▶ ASSIGNMENT
Lines from the one containing "File: constraint.sdc" through the end of the entries below: set them down exactly, both ends included, with nothing added.

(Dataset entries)

File: config.mk
export PLATFORM = sky130hd
export DESIGN_NAME = jk_bank_sequencer
export DESIGN_NICKNAME = d
export VERILOG_FILES = /design/src/rtl/jk_seq_pkg.sv /design/src/rtl/jk_cell.sv /design/src/rtl/jk_bank_sequencer.sv
export SDC_FILE = /design/constraint.sdc
export NUM_CORES = 1
export LEC_CHECK = 0
export CORE_MARGIN = 2
export CORE_UTILIZATION = 35
export CTS_BUF_LIST = sky130_fd_sc_hd__clkbuf_4
export CTS_CLUSTER_SIZE = 10
export DETAILED_ROUTE_END_ITERATION = 8
export GPL_TIMING_DRIVEN = 0
export PLACE_DENSITY = 0.53
export SLEW_MARGIN = 20
export SYNTH_ARGS = -nofsm -noshare
export SYNTH_HDL_FRONTEND = slang
export SYNTH_SLANG_ARGS = --single-unit
export TNS_END_PERCENT = 10
File: constraint.sdc
create_clock -name clk -period 2.35 [get_ports clk]
set_clock_uncertainty 0.15 [all_clocks]
set_input_delay 0.47 -clock clk [delete_from_list [all_inputs] [get_ports clk]]
set_output_delay 0.47 -clock clk [all_outputs]
set_load 0.02 [all_outputs]
File: src/rtl/jk_seq_pkg.sv
// Shared opcodes, FSM state encoding and the counting toggle-mask helper
// for the JK bank sequencer.
package jk_seq_pkg;

  localparam logic [2:0] OP_NOP    = 3'd0;
  localparam logic [2:0] OP_CLEAR  = 3'd1;
  localparam logic [2:0] OP_SET    = 3'd2;
  localparam logic [2:0] OP_TOGGLE = 3'd3;
  localparam logic [2:0] OP_LOAD   = 3'd4;
  localparam logic [2:0] OP_CNT_UP = 3'd5;
  localparam logic [2:0] OP_CNT_DN = 3'd6;
  localparam logic [2:0] OP_RSVD   = 3'd7;

  // Widest bank the mask helper supports.
  localparam int MASK_W = 64;

  typedef enum logic [1:0] {
    IDLE  = 2'd0,
    APPLY = 2'd1,
    COUNT = 2'd2,
    DONE  = 2'd3
  } state_t;

  // Bit idx toggles when every lower bit equals the direction bit:
  // all ones for counting up, all zeros for counting down.
  function automatic logic count_toggle(input logic [MASK_W-1:0] qv,
                                        input int idx,
                                        input logic up);
    logic t;
    t = 1'b1;
    for (int b = 0; b < MASK_W; b++) begin
      if (b < idx && qv[b] != up) t = 1'b0;
    end
    return t;
  endfunction

endpackage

▶ RESULT OF THE TASK
File: constraint.sdc
create_clock -name clk -period 2.35 [get_ports clk]
set_clock_uncertainty 0.15 [all_clocks]
set_input_delay 0.47 -clock clk [delete_from_list [all_inputs] [get_ports clk]]
set_output_delay 0.47 -clock clk [all_outputs]
set_load 0.02 [all_outputs]
File: src/rtl/jk_seq_pkg.sv
// Shared opcodes, FSM state encoding and the counting toggle-mask helper
// for the JK bank sequencer.
package jk_seq_pkg;

  localparam logic [2:0] OP_NOP    = 3'd0;
  localparam logic [2:0] OP_CLEAR  = 3'd1;
  localparam logic [2:0] OP_SET    = 3'd2;
  localparam logic [2:0] OP_TOGGLE = 3'd3;
  localparam logic [2:0] OP_LOAD   = 3'd4;
  localparam logic [2:0] OP_CNT_UP = 3'd5;
  localparam logic [2:0] OP_CNT_DN = 3'd6;
  localparam logic [2:0] OP_RSVD   = 3'd7;

  // Widest bank the mask helper supports.
  localparam int MASK_W = 64;

  typedef enum logic [1:0] {
    IDLE  = 2'd0,
    APPLY = 2'd1,
    COUNT = 2'd2,
    DONE  = 2'd3
  } state_t;

  // Bit idx toggles when every lower bit equals the direction bit:
  // all ones for counting up, all zeros for counting down.
  function automatic logic count_toggle(input logic [MASK_W-1:0] qv,
                                        input int idx,
                                        input logic up);
    logic t;
    t = 1'b1;
    for (int b = 0; b < MASK_W; b++) begin
      if (b < idx && qv[b] != up) t = 1'b0;
    end
    return t;
  endfunction

endpackage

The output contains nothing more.